→ EXERCISE DATA
**src/rtl/rv_mem_arb_pkg.sv**
```systemverilog
// Shared types and widths for the instruction/data memory arbiter slice.
package rv_mem_pkg;

  localparam int unsigned ADDR_W = 32;
  localparam int unsigned DATA_W = 32;
  localparam int unsigned STRB_W = 4;

  typedef enum logic [1:0] {
    IDLE = 2'd0,
    REQ  = 2'd1,
    RESP = 2'd2
  } state_e;

  typedef enum logic {
    PORT_I = 1'b0,
    PORT_D = 1'b1
  } port_e;

endpackage

```
**src/rtl/rv_mem_arb_if.sv**
```systemverilog
// Fetch, load/store and downstream memory channels of the arbiter.
interface rv_mem_arb_if;
  import rv_mem_pkg::*;

  logic              i_req_valid;
  logic              i_req_ready;
  logic [ADDR_W-1:0] i_req_addr;
  logic              i_resp_valid;
  logic              i_resp_ready;
  logic [DATA_W-1:0] i_resp_rdata;

  logic              d_req_valid;
  logic              d_req_ready;
  logic [ADDR_W-1:0] d_req_addr;
  logic [DATA_W-1:0] d_req_wdata;
  logic [STRB_W-1:0] d_req_wstrb;
  logic              d_resp_valid;
  logic              d_resp_ready;
  logic [DATA_W-1:0] d_resp_rdata;

  logic              m_req_valid;
  logic              m_req_ready;
  logic [ADDR_W-1:0] m_req_addr;
  logic [DATA_W-1:0] m_req_wdata;
  logic [STRB_W-1:0] m_req_wstrb;
  logic              m_resp_valid;
  logic              m_resp_ready;
  logic [DATA_W-1:0] m_resp_rdata;

  // Arbiter view.
  modport slave (
    input  i_req_valid, i_req_addr, i_resp_ready,
    input  d_req_valid, d_req_addr, d_req_wdata, d_req_wstrb, d_resp_ready,
    input  m_req_ready, m_resp_valid, m_resp_rdata,
    output i_req_ready, i_resp_valid, i_resp_rdata,
    output d_req_ready, d_resp_valid, d_resp_rdata,
    output m_req_valid, m_req_addr, m_req_wdata, m_req_wstrb, m_resp_ready
  );

  // Core-plus-memory view.
  modport master (
    output i_req_valid, i_req_addr, i_resp_ready,
    output d_req_valid, d_req_addr, d_req_wdata, d_req_wstrb, d_resp_ready,
    output m_req_ready, m_resp_valid, m_resp_rdata,
    input  i_req_ready, i_resp_valid, i_resp_rdata,
    input  d_req_ready, d_resp_valid, d_resp_rdata,
    input  m_req_valid, m_req_addr, m_req_wdata, m_req_wstrb, m_resp_ready
  );

endinterface

```
**src/rtl/rv_mem_arb_arb2.sv**
```systemverilog
// Two-way grant: fixed D priority with starvation guard, or round-robin.
module rv_arb2
  import rv_mem_pkg::*;
#(
  parameter bit          D_PRIORITY = 1'b1,
  parameter int unsigned STARVE_MAX = 4
) (
  input  logic clk,
  input  logic rst_n,
  input  logic en_i,
  input  logic req_i_i,
  input  logic req_d_i,
  output logic gnt_i_o,
  output logic gnt_d_o
);

  localparam int unsigned CNT_W = (STARVE_MAX < 8) ? 3 : $clog2(STARVE_MAX + 1);
  localparam logic [CNT_W-1:0] CNT_MAX = CNT_W'(STARVE_MAX);

  port_e             rr_last_q, rr_last_d;
  logic [CNT_W-1:0]  starve_cnt_q, starve_cnt_d;
  logic              d_wins;

  always_comb begin
    d_wins       = 1'b0;
    rr_last_d    = rr_last_q;
    starve_cnt_d = starve_cnt_q;

    if (req_d_i && !req_i_i) begin
      d_wins = 1'b1;
    end else if (req_d_i && req_i_i) begin
      if (D_PRIORITY) d_wins = !((STARVE_MAX != 0) && (starve_cnt_q == CNT_MAX));
      else            d_wins = (rr_last_q == PORT_I);
    end

    gnt_d_o = en_i & req_d_i & d_wins;
    gnt_i_o = en_i & req_i_i & ~d_wins;

    // The counter only measures D grants taken while I was left waiting.
    if (gnt_i_o) begin
      rr_last_d    = PORT_I;
      starve_cnt_d = '0;
    end else if (gnt_d_o) begin
      rr_last_d = PORT_D;
      if (!req_i_i)                    starve_cnt_d = '0;
      else if (starve_cnt_q != CNT_MAX) starve_cnt_d = starve_cnt_q + CNT_W'(1);
    end
  end

  always_ff @(posedge clk or negedge rst_n) begin
    if (!rst_n) begin
      rr_last_q    <= PORT_D;
      starve_cnt_q <= '0;
    end else begin
      rr_last_q    <= rr_last_d;
      starve_cnt_q <= starve_cnt_d;
    end
  end

endmodule

```
**src/rtl/rv_mem_arb.sv**
```systemverilog
// Shares one single-ported memory between fetch (I) and load/store (D), one transaction at a time.
module rv_mem_arb
  import rv_mem_pkg::*;
#(
  parameter bit          D_PRIORITY = 1'b1,
  parameter int unsigned STARVE_MAX = 4
) (
  input  logic         clk,
  input  logic         rst_n,
  rv_mem_arb_if.slave  bus
);

  state_e            state_q, state_d;
  port_e             owner_q, owner_d;
  logic [ADDR_W-1:0] addr_q, addr_d;
  logic [DATA_W-1:0] wdata_q, wdata_d;
  logic [STRB_W-1:0] wstrb_q, wstrb_d;
  logic              gnt_i, gnt_d;
  logic              arb_en;

  // Gating with rst_n keeps both readies low while reset is held.
  assign arb_en = (state_q == IDLE) && rst_n;

  rv_arb2 #(
    .D_PRIORITY (D_PRIORITY),
    .STARVE_MAX (STARVE_MAX)
  ) u_arb (
    .clk     (clk),
    .rst_n   (rst_n),
    .en_i    (arb_en),
    .req_i_i (bus.i_req_valid),
    .req_d_i (bus.d_req_valid),
    .gnt_i_o (gnt_i),
    .gnt_d_o (gnt_d)
  );

  always_comb begin
    state_d          = state_q;
    owner_d          = owner_q;
    addr_d           = addr_q;
    wdata_d          = wdata_q;
    wstrb_d          = wstrb_q;
    bus.i_req_ready  = 1'b0;
    bus.d_req_ready  = 1'b0;
    bus.i_resp_valid = 1'b0;
    bus.d_resp_valid = 1'b0;
    bus.i_resp_rdata = '0;
    bus.d_resp_rdata = '0;
    bus.m_req_valid  = 1'b0;
    bus.m_req_addr   = addr_q;
    bus.m_req_wdata  = wdata_q;
    bus.m_req_wstrb  = wstrb_q;
    bus.m_resp_ready = 1'b0;

    unique case (state_q)
      IDLE: begin
        bus.i_req_ready = gnt_i;
        bus.d_req_ready = gnt_d;
        if (gnt_d) begin
          owner_d = PORT_D;
          addr_d  = bus.d_req_addr;
          wdata_d = bus.d_req_wdata;
          wstrb_d = bus.d_req_wstrb;
          state_d = REQ;
        end else if (gnt_i) begin
          owner_d = PORT_I;
          addr_d  = bus.i_req_addr;
          wdata_d = '0;
          wstrb_d = '0;
          state_d = REQ;
        end
      end
      REQ: begin
        bus.m_req_valid = 1'b1;
        if (bus.m_req_ready) state_d = RESP;
      end
      RESP: begin
        if (owner_q == PORT_I) begin
          bus.i_resp_valid = bus.m_resp_valid;
          bus.i_resp_rdata = bus.m_resp_rdata;
          bus.m_resp_ready = bus.i_resp_ready;
        end else begin
          bus.d_resp_valid = bus.m_resp_valid;
          bus.d_resp_rdata = bus.m_resp_rdata;
          bus.m_resp_ready = bus.d_resp_ready;
        end
        if (bus.m_resp_valid && bus.m_resp_ready) state_d = IDLE;
      end
      default: state_d = IDLE;
    endcase
  end

  always_ff @(posedge clk or negedge rst_n) begin
    if (!rst_n) begin
      state_q <= IDLE;
      owner_q <= PORT_I;
      addr_q  <= '0;
      wdata_q <= '0;
      wstrb_q <= '0;
    end else begin
      state_q <= state_d;
      owner_q <= owner_d;
      addr_q  <= addr_d;
      wdata_q <= wdata_d;
      wstrb_q <= wstrb_d;
    end
  end

endmodule

```
**src/flat_wrapper.sv**
```systemverilog
// flat-port wrapper written by rule: the top's interface ports become plain ports
module rv_mem_arb_flat import rv_mem_pkg::*;
#(
  parameter bit          D_PRIORITY = 1'b1,
  parameter int unsigned STARVE_MAX = 4
)
  (clk, rst_n, bus_i_req_valid, bus_i_req_addr, bus_i_resp_ready, bus_d_req_valid, bus_d_req_addr, bus_d_req_wdata, bus_d_req_wstrb, bus_d_resp_ready, bus_m_req_ready, bus_m_resp_valid, bus_m_resp_rdata, bus_i_req_ready, bus_i_resp_valid, bus_i_resp_rdata, bus_d_req_ready, bus_d_resp_valid, bus_d_resp_rdata, bus_m_req_valid, bus_m_req_addr, bus_m_req_wdata, bus_m_req_wstrb, bus_m_resp_ready);
  rv_mem_arb_if bus_i ();
  input  logic clk;
  input  logic rst_n;
  input wire logic [$bits(bus_i.i_req_valid)-1:0] bus_i_req_valid;
  input wire logic [$bits(bus_i.i_req_addr)-1:0] bus_i_req_addr;
  input wire logic [$bits(bus_i.i_resp_ready)-1:0] bus_i_resp_ready;
  input wire logic [$bits(bus_i.d_req_valid)-1:0] bus_d_req_valid;
  input wire logic [$bits(bus_i.d_req_addr)-1:0] bus_d_req_addr;
  input wire logic [$bits(bus_i.d_req_wdata)-1:0] bus_d_req_wdata;
  input wire logic [$bits(bus_i.d_req_wstrb)-1:0] bus_d_req_wstrb;
  input wire logic [$bits(bus_i.d_resp_ready)-1:0] bus_d_resp_ready;
  input wire logic [$bits(bus_i.m_req_ready)-1:0] bus_m_req_ready;
  input wire logic [$bits(bus_i.m_resp_valid)-1:0] bus_m_resp_valid;
  input wire logic [$bits(bus_i.m_resp_rdata)-1:0] bus_m_resp_rdata;
  output wire logic [$bits(bus_i.i_req_ready)-1:0] bus_i_req_ready;
  output wire logic [$bits(bus_i.i_resp_valid)-1:0] bus_i_resp_valid;
  output wire logic [$bits(bus_i.i_resp_rdata)-1:0] bus_i_resp_rdata;
  output wire logic [$bits(bus_i.d_req_ready)-1:0] bus_d_req_ready;
  output wire logic [$bits(bus_i.d_resp_valid)-1:0] bus_d_resp_valid;
  output wire logic [$bits(bus_i.d_resp_rdata)-1:0] bus_d_resp_rdata;
  output wire logic [$bits(bus_i.m_req_valid)-1:0] bus_m_req_valid;
  output wire logic [$bits(bus_i.m_req_addr)-1:0] bus_m_req_addr;
  output wire logic [$bits(bus_i.m_req_wdata)-1:0] bus_m_req_wdata;
  output wire logic [$bits(bus_i.m_req_wstrb)-1:0] bus_m_req_wstrb;
  output wire logic [$bits(bus_i.m_resp_ready)-1:0] bus_m_resp_ready;
  assign bus_i.i_req_valid = bus_i_req_valid;
  assign bus_i.i_req_addr = bus_i_req_addr;
  assign bus_i.i_resp_ready = bus_i_resp_ready;
  assign bus_i.d_req_valid = bus_d_req_valid;
  assign bus_i.d_req_addr = bus_d_req_addr;
  assign bus_i.d_req_wdata = bus_d_req_wdata;
  assign bus_i.d_req_wstrb = bus_d_req_wstrb;
  assign bus_i.d_resp_ready = bus_d_resp_ready;
  assign bus_i.m_req_ready = bus_m_req_ready;
  assign bus_i.m_resp_valid = bus_m_resp_valid;
  assign bus_i.m_resp_rdata = bus_m_resp_rdata;
  assign bus_i_req_ready = bus_i.i_req_ready;
  assign bus_i_resp_valid = bus_i.i_resp_valid;
  assign bus_i_resp_rdata = bus_i.i_resp_rdata;
  assign bus_d_req_ready = bus_i.d_req_ready;
  assign bus_d_resp_valid = bus_i.d_resp_valid;
  assign bus_d_resp_rdata = bus_i.d_resp_rdata;
  assign bus_m_req_valid = bus_i.m_req_valid;
  assign bus_m_req_addr = bus_i.m_req_addr;
  assign bus_m_req_wdata = bus_i.m_req_wdata;
  assign bus_m_req_wstrb = bus_i.m_req_wstrb;
  assign bus_m_resp_ready = bus_i.m_resp_ready;
  rv_mem_arb #(.D_PRIORITY(D_PRIORITY), .STARVE_MAX(STARVE_MAX)) u_core (.clk(clk), .rst_n(rst_n), .bus(bus_i));
endmodule
```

→ EXERCISE DETAILS
The answer must be every line from the entries above that holds the string "else".

→ EXERCISE ANSWER
    end else if (req_d_i && req_i_i) begin
      else            d_wins = (rr_last_q == PORT_I);
    end else if (gnt_d_o) begin
      else if (starve_cnt_q != CNT_MAX) starve_cnt_d = starve_cnt_q + CNT_W'(1);
    end else begin
        end else if (gnt_i) begin
        end else begin
    end else begin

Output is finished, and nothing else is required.